How did our founders manage to establish a republic committed to free speech and the rights of the individual without a Federal Election Commission?
Not only did the Sons of Liberty and other patriots lack a functioning FEC to protect them from “big-money interests,” many of the political communications of the founding era, including works as consequential as The Federalist Papers, were put forth anonymously.
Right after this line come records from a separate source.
Context: an optimization exercise on an open-source flow, tuned for a short achievable clock period and few clock cycles per item. The choices shown serve that exercise and are no tape-out recipe.
The RTL was checked by simulation tests, not by an equivalence proof against the original design.
No activity file was given, so power comes from the tool's default toggle rates.

## mrct_decoder
module mrct_decoder (
    input  wire        clk,
    input  wire        rst,
    input  wire        start,
    input  wire        kind,         
    input  wire [11:0] width,
    input  wire [11:0] height,
    input  wire [23:0] src_len,
    input  wire [23:0] dst_cap,
    output wire        src_re,
    output wire [23:0] src_addr,
    input  wire [7:0]  src_rdata,
    output wire        dst_re,
    output wire [23:0] dst_raddr,
    input  wire [7:0]  dst_rdata,
    output wire        dst_we,
    output wire [23:0] dst_waddr,
    output wire [7:0]  dst_wdata,
    output wire        busy,
    output reg         done,
    output reg         error,
    output reg  [3:0]  err_code,
    output reg  [23:0] src_pos,
    output reg  [23:0] dst_pos,
    output reg  [23:0] err_pos
);
    localparam [3:0] ERR_TRUNCATED   = 4'd1,
                     ERR_SRC_SHORT   = 4'd2,
                     ERR_PIXEL_OOB   = 4'd3,
                     ERR_SHIFT_PARAM = 4'd4,
                     ERR_CONFIG      = 4'd5;
    localparam P_IDLE  = 0,
               P_CFG0  = 1,
               P_MUL   = 2,
               P_CHK   = 3,
               P_FETCH = 4,
               P_W1    = 5,
               P_W2    = 6,
               P_C1    = 7,
               P_E1    = 8,
               P_E2    = 9,
               P_E3    = 10,
               P_E4    = 11,
               P_C2    = 12,
               P_UPD   = 13,
               P_END   = 14;
    localparam NPS = 15;
    localparam [1:0] SEL_SRC = 2'd0,    
                     SEL_MEM = 2'd1,    
                     SEL_F1  = 2'd2,    
                     SEL_F2  = 2'd3;    
    function [8:0] rcd(input [5:0] ki);
        case (ki)
  ...
Size: roughly 3800 cells after synthesis, ~750 flip-flops, about 250 I/O pins, roughly 38000 um2 of cells after synthesis.
clock: 11.0 ns
lec_check: 0
cap_margin: 20
core_margin: 2
core_utilization: 40
slew_margin: 20
standard.sh (not shown) runs the stock make flow with config.mk's settings and CLKGATE_MAP_FILE= SYNTH_SCRIPT=/design/flow/synth_recipe.tcl, a recipe that flattens the netlist after the stock synthesis.
==> flow/flow/run.sh <==
#!/bin/bash
set -euo pipefail
MARGIN=${MARGIN:-8.0}
bash standard.sh synth > synth.log 2>&1
bash standard.sh SETUP_SLACK_MARGIN=$MARGIN finish > layout.log 2>&1
Testbench counts at the start, summed over its fixed seeds: cycles 378,399, bytes 374,011.
Change:
--- a/flow/design.v
+++ b/flow/design.v
@@ -119,24 +119,25 @@
         endcase
     endfunction
     reg  [NPS-1:0] ps;
     reg            busy_r;
     reg            idle_r;          
     assign busy = busy_r;
     reg         pal;
     reg  [23:0] jdc;
     reg  [11:0] mul_m;          
     reg  [13:0] tw1;            
     reg  [15:0] tw3;            
     reg  [2:0]  mcnt;
+    reg  [15:0] mul_d;          
     reg         wz;             
     reg  [23:0] pp;             
     reg  [23:0] sleft;          
     reg         sl_nz;          
     reg  [25:0] rem_p;          
     reg         rem_zero;
     reg  [23:0] dpos;           
     reg  [7:0]  cmd_r;
     reg         c_esc;          
     reg  [2:0]  c_row;          
     reg  [10:0] c_q0;           
     reg  [7:0]  e0_r, e1_r;
@@ -160,25 +161,24 @@
     reg  [23:0] lp;             
     reg  [23:0] rp;             
     reg         i_valid, i_end;       
     reg  [1:0]  i_sel;
     reg         r_valid, r_end;       
     reg  [1:0]  r_sel;
     reg         src_re_r;
     reg  [23:0] src_addr_r;
     reg         dst_re_r;
     reg  [23:0] dst_raddr_r;
     reg         dst_we_r;
     reg  [23:0] dst_waddr_r;
-    reg  [23:0] wptr;           
     reg  [7:0]  wdata;          
     reg  [7:0]  h1, h2;         
     reg         w_end;
     assign src_re    = src_re_r;
     assign src_addr  = src_addr_r;
     assign dst_re    = dst_re_r;
     assign dst_raddr = dst_raddr_r;
     assign dst_we    = dst_we_r;
     assign dst_waddr = dst_waddr_r;
     assign dst_wdata = wdata;
     wire        k_lit  = !cmd_r[7];
     wire [2:0]  k_mask = pal ? 3'd7 : 3'd3;
@@ -226,25 +226,25 @@
     wire [23:0] lit_addr  = lp;
     wire [23:0] cpy_addr  = rp;
     wire        issue_fin = be_go && be_fin && be_last;
     wire [7:0]  w_new = (r_sel == SEL_SRC) ? src_rdata :
                         (r_sel == SEL_MEM) ? dst_rdata :
                         (r_sel == SEL_F1)  ? h1 : h2;
     wire        cfg_bad   = wz || (rem_p[25:24] != 2'b00) || ({2'b00, jdc} < rem_p);
     wire        cfg_trunc = pal ? !sl_nz : (sleft < 24'd3);
     wire        accept    = ps[P_IDLE] && start && idle_r;
     wire [15:0] mul_digit = (mul_m[11:10] == 2'd3) ? tw3 :
                             (mul_m[11:10] == 2'd2) ? {1'b0, tw1, 1'b0} :
                             (mul_m[11:10] == 2'd1) ? {2'b00, tw1} : 16'd0;
-    wire        mul_last  = (mcnt == 3'd5);
+    wire        mul_last  = (mcnt == 3'd6);
     wire        end_ok    = !be_has && !h_valid;
     wire        c2_go = ps[P_C2] && !h_valid;
     wire [NPS-1:0] ps_nx;
     assign ps_nx[P_IDLE]  = (ps[P_IDLE] && !accept) || (ps[P_END] && end_ok) || (ps[P_FETCH] && rem_zero);
     assign ps_nx[P_CFG0]  = accept;
     assign ps_nx[P_MUL]   = ps[P_CFG0] || (ps[P_MUL] && !mul_last);
     assign ps_nx[P_CHK]   = ps[P_MUL] && mul_last;
     assign ps_nx[P_FETCH] = ps[P_UPD] && !u_err;
     assign ps_nx[P_W1]    = rd_fetch;
     assign ps_nx[P_W2]    = ps[P_W1];
     assign ps_nx[P_C1]    = ps[P_W2];
     assign ps_nx[P_E1]    = rd_ext0;
@@ -282,28 +282,30 @@
             c_dcol <= a_rc[5:0];
         end
         if (ps[P_E3])
             c_q0 <= pal ? ({3'd0, e0_r} + {1'b0, k_dk}) : ({3'd0, e0_r} + {2'd0, e0_r, 1'b0} + {1'b0, k_dk});
         if (ps[P_E2]) e0_r  <= src_rdata;
         if (ps[P_E3]) e1_r  <= src_rdata;
         if (ps[P_CFG0]) begin
             tw1   <= pal ? tw1 : (tw1 + {tw1[12:0], 1'b0});
             tw3   <= pal ? ({2'b00, tw1} + {1'b0, tw1, 1'b0}) : ({2'b00, tw1} + {tw1[12:0], 3'b000});
             wz    <= (tw1 == 14'd0) || (mul_m == 12'd0);
             sl_nz <= (sleft != 24'd0);
             rem_p <= 26'd0;
+            mul_d <= 16'd0;
             mcnt  <= 3'd0;
         end
         if (ps[P_MUL]) begin
-            rem_p <= {rem_p[23:0], 2'b00} + {10'd0, mul_digit};
+            rem_p <= {rem_p[23:0], 2'b00} + {10'd0, mul_d};
+            mul_d <= mul_digit;
             mul_m <= {mul_m[9:0], 2'b00};
             mcnt  <= mcnt + 3'd1;
         end
         if (ps[P_CHK]) begin
             c_lit <= 1'b1;
             c_nb  <= pal ? 18'd1 : 18'd3;
         end
         if (ps[P_C1]) begin
             c_lit  <= k_lit;
             c_nb   <= {8'd0, k_nb};
             c_rw   <= k_rw;
             c_u    <= {1'b0, dpos} + {{19{c_dcol[5]}}, c_dcol};
@@ -349,26 +351,25 @@
             be_mode <= h_mode;
             be_fin  <= h_final;
         end
         src_addr_r  <= p_rd ? pp : lit_addr;
         dst_raddr_r <= cpy_addr;
         i_sel       <= issue_mode;
         r_sel       <= i_sel;
         wdata <= w_new;
         if (r_valid) begin
             h1 <= w_new;
             h2 <= h1;
         end
-        dst_waddr_r <= wptr;
-        wptr        <= ps[P_CFG0] ? 24'd0 : wptr + {23'd0, r_valid};
+        dst_waddr_r <= ps[P_CFG0] ? 24'd0 : dst_waddr_r + {23'd0, dst_we_r};
         if (rst) begin
             ps       <= {{(NPS-1){1'b0}}, 1'b1};
             busy_r   <= 1'b0;
             idle_r   <= 1'b1;
             done     <= 1'b0;
             error    <= 1'b0;
             err_code <= 4'd0;
             src_pos  <= 24'd0;
             dst_pos  <= 24'd0;
             err_pos  <= 24'd0;
             h_valid  <= 1'b0;
             be_has   <= 1'b0;
Result:
- cell area is higher slightly
- clock-buffer cell count is lower by 5
- first-iteration DRC count is higher by a few percent
- hold slack improves by 75 ps
- sequential share of layout area is lower by 0.16 points
- power is lower by a few percent
- register-to-register slack improves by 350 ps
- sequential power is lower slightly
- wire length is higher by a few percent
- non-clock buffer count is higher by 9
- synthesized area is higher slightly
- global-route usage is lower by 0.21 points
- synthesized cell count is higher by a few percent
- clock power is lower by a few percent
Testbench counts after the change, summed over its fixed seeds: cycles 378,511, bytes 374,011.

## separate check: timing with driven ports
No port has a modelled driver above. Below, the same layouts with a new extraction and two added sets of constraints. Step 1 (the two cells are an assumption about what drives the block):
set clk [get_ports {clk}]
set_driving_cell -lib_cell sky130_fd_sc_hd__clkbuf_16 $clk
set_driving_cell -lib_cell sky130_fd_sc_hd__buf_2 [delete_from_list [all_inputs] $clk]
Step 2 moves the port delays by t, midway between the first and last clock arrival at a register: inputs arrive t later, outputs are due t later. That takes back most of the time a late clock gives input paths. a / b / c = no drivers / after step 1 / after step 2; a / b = the first two.
| run | t (ns) | setup WS [ns] | worst setup path after step 2 | worst slew at a driven data input, ns | cell pins on the clock port's net |
|---|---|---|---|---|---|
| the first run | 0.710 | 7.569 / 7.561 / 7.352 | input to register | 0.12 | 1 |
| the second run | 0.717 | 7.647 / 7.578 / 7.371 | input to register | 0.08 | 1 |
After both steps every run listed still meets setup and hold. For the second run, which loses most, drivers alone change the setup slack by -0.069 ns; drivers and shift together by -0.276 ns.
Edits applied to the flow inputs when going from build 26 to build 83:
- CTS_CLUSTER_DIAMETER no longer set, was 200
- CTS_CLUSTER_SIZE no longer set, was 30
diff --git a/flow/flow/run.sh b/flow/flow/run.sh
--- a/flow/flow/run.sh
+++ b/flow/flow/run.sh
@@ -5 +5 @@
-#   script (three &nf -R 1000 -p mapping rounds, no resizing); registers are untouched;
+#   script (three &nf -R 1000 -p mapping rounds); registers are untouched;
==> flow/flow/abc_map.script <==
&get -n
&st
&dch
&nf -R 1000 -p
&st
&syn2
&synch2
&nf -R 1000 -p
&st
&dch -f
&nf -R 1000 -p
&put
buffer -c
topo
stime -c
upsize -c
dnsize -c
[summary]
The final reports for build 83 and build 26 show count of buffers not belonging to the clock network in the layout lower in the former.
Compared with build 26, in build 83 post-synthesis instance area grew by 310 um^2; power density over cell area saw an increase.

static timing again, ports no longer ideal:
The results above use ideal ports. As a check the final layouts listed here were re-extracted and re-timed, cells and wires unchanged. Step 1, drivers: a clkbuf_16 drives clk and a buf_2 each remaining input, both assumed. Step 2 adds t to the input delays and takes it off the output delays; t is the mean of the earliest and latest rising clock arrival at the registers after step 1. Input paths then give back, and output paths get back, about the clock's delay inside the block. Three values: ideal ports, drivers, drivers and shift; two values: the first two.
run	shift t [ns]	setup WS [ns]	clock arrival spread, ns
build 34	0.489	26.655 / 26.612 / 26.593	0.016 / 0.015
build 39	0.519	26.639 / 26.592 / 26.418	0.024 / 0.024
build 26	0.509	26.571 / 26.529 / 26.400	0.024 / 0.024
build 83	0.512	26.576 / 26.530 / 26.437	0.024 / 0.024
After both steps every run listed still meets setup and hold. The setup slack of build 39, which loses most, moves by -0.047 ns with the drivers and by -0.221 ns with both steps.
Horrors!
Consider organizing like-minded people during colonial times: No TV, radio, the Internet, smart phones … and sans, too, the Internal Revenue Service, strategically blocking them from creating non-profit groups that “criticize how the country is run.”
Which brings up the sorry case of Lois G. Lerner, head of the IRS’s exempt organizations division, now mired in the muck of controversy over unequal treatment of non-profit organizations. She expressed her innocence in the whole affair, but then took the Fifth, refusing to testify.
Ms. Lerner’s now on paid leave. That’ll learn ’er.
I bumped into her back in the 1990s, while I headed U.S. Term Limits and she led the FEC’s enforcement division, which was targeting conservative and libertarian groups. The FEC was never able to prove we did anything wrong, but did cost us plenty of time and money defending against their assault.
What sparked the FEC’s action, then, was incumbent Congressman Mike Synar’s complaint after we informed the people of Oklahoma that Synar opposed term limits. He lost in the Democratic Party primary … to a guy who spent less than $3,000.
Yes, that’s the sort of speech the folks in Washington want to regulate.
This is Common Sense. I’m Paul Jacob.